12. Before proceeding in the matter, it would be useful to state the material facts, which arise in these appeals. That one of the business activities of the assessee is mining of iron ore by taking lands on lease from the State Government. That certain lands were leased out to assessee for the purpose of mining iron ore by the Department of Mines and Geology in the year 2006. The assessee was working on the said lease as a lessee of the State Government. The grant of lease to the assessee was challenged in writ petitions filed before this court by M/s. J.S.W. Steels Ltd., and M/s. Sathawahana Ispat Ltd. In the said writ petitions, the assessee was made a respondent. It is in order to defend and sustain the said lease that the assessee had to incur expenditure towards legal fee and other allied expenditure. The assessee was dragged into litigation before this court by writ petitions filed by third parties. The assessee had to resist the writ petitions in order to protect his mining rights in respect of the contentious lease. Therefore, the expenditure incurred towards legal fee and other litigation charges was to protect its business interests in relation to the mining lease. The expenditure was not incurred to acquire the mining lease or to get rid of a defect in the title. While resisting the writ petitions, the assessee did not bring into existence any asset or create any capital asset. Therefore, the question, is, whether, the expenditure has to be attributed to be revenue expenditure or capital expenditure.

13. Before we proceed further, we shall refer to the following judgments cited at the Bar:—

(a)

In Dalmia Jain & Co., Ltd., it has been observed thus:—

“The question for decision is whether the litigation expenses incurred by the assessee were for the purpose of creating, curing or completing the assessee’s title to capital or whether it was for the purpose of protecting its business. If it is the former then the expenses incurred must be considered as capital expenditure. But, on the other hand, if it is held that the expenses were incurred to protect the business of the assessee, then it must be considered as a business loss. The principle which has to be deduced from decided cases is that, where the expenditure laid out for the acquisition or improvement of a fixed capital asset is attributable to capital, it is a capital expenditure but if it is incurred to protect the trade or business of the assessee then it is a revenue expenditure. In deciding whether the particular expenditure is capital or revenue in nature, what the courts have to see is whether the expenditure in question was incurred to create any new asset or was incurred for maintaining the business of the company. If it is the former it is the capital expenditure; if it is the latter, it is the revenue expenditure.”
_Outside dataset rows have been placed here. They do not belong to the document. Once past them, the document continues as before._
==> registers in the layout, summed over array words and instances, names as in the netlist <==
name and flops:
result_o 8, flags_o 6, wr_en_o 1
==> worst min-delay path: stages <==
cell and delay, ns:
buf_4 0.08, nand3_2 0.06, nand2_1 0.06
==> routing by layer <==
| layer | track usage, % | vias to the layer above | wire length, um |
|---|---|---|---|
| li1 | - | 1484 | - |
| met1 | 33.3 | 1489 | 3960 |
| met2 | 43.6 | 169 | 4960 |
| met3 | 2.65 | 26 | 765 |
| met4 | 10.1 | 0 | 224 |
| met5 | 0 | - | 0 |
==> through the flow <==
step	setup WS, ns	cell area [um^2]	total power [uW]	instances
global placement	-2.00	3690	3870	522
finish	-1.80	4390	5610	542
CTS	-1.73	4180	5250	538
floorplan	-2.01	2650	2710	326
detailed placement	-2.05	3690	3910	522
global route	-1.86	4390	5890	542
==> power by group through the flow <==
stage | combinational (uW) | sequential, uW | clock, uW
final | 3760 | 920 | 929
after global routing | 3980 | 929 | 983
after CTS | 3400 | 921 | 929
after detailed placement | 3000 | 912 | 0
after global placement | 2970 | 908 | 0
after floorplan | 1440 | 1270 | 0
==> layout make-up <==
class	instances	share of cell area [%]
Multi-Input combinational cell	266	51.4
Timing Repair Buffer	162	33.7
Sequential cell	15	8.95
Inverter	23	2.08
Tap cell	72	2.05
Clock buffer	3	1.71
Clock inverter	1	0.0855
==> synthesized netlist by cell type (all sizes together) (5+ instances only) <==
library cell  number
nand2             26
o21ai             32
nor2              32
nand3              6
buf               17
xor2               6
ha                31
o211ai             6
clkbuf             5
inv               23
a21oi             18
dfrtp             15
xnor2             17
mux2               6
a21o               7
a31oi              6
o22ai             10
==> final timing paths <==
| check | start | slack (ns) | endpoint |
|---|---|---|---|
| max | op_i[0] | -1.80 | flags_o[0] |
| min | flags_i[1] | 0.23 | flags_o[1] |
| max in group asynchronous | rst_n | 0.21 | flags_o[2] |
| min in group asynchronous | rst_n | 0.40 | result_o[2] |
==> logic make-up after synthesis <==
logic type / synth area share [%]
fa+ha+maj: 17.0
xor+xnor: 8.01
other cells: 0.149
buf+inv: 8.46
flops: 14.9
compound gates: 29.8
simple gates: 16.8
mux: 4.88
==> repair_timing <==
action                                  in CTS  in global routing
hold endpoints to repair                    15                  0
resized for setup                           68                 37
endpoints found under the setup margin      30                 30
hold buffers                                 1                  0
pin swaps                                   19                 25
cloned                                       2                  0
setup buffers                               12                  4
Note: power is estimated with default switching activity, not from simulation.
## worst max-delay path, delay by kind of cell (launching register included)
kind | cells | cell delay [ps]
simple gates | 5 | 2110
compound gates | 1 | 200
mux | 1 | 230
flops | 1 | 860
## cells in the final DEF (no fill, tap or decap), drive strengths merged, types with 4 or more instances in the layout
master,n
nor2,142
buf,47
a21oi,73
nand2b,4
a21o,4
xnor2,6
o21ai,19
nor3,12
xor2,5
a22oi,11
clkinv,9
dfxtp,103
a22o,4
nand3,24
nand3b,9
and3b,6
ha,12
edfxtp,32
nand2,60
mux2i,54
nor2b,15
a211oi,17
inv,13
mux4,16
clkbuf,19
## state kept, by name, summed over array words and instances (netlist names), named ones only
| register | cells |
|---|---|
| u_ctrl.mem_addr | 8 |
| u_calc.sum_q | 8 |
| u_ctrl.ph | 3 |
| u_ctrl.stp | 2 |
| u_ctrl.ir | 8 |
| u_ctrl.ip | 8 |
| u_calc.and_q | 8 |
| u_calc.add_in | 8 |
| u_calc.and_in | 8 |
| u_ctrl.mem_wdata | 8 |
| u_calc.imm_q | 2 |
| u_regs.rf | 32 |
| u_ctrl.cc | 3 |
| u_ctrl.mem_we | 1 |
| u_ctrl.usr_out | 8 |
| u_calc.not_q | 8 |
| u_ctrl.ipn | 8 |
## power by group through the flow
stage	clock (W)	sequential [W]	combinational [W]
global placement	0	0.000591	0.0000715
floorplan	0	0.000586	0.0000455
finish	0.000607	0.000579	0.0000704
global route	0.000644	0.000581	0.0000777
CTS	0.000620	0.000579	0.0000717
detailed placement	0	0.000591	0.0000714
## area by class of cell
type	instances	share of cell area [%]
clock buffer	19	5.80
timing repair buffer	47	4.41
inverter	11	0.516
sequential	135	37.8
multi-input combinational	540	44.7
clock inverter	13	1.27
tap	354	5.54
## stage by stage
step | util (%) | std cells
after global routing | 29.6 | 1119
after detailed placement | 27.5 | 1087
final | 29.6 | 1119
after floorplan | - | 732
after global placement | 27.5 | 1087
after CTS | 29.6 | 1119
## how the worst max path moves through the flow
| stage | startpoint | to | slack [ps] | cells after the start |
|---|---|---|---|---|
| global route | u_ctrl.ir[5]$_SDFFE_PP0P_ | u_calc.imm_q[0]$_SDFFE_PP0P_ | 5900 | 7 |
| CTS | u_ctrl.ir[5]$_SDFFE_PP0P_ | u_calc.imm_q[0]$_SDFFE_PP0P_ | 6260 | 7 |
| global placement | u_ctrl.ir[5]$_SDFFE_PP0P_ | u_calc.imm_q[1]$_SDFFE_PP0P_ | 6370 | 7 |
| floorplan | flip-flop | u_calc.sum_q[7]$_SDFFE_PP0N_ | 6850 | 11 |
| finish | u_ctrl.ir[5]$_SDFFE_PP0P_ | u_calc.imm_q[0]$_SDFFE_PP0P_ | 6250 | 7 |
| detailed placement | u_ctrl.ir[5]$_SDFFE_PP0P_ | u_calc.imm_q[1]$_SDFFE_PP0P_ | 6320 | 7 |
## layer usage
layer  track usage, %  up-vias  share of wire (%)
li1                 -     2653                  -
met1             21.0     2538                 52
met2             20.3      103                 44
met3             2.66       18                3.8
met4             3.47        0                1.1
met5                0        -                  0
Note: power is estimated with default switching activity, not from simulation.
(b) In Dalmia Jain, this Court relied upon Shree Meenakshi Mills and held that “Deductibility of expenditure incurred in prosecuting a civil proceeding depends upon the nature and purpose of the legal proceeding in relation to the assessee’s business and the same cannot be affected by the final outcome of that proceeding. However wrong-headed, ill advised, unduly optimistic or overconfident in his conviction the assessee might appear in the light of the ultimate decision; expenditure in starting and prosecuting a civil proceeding cannot be denied as a permissible deduction in computing the taxable income merely because the proceeding had failed, if otherwise the expenditure was laid out for the purpose of the business wholly and exclusively, that is, reasonably and honestly incurred to promote the interest of the business. Persistence of the assessee in launching the proceeding and carrying it from Court to Court and incurring expenditure is not a ground for disallowing the claim.”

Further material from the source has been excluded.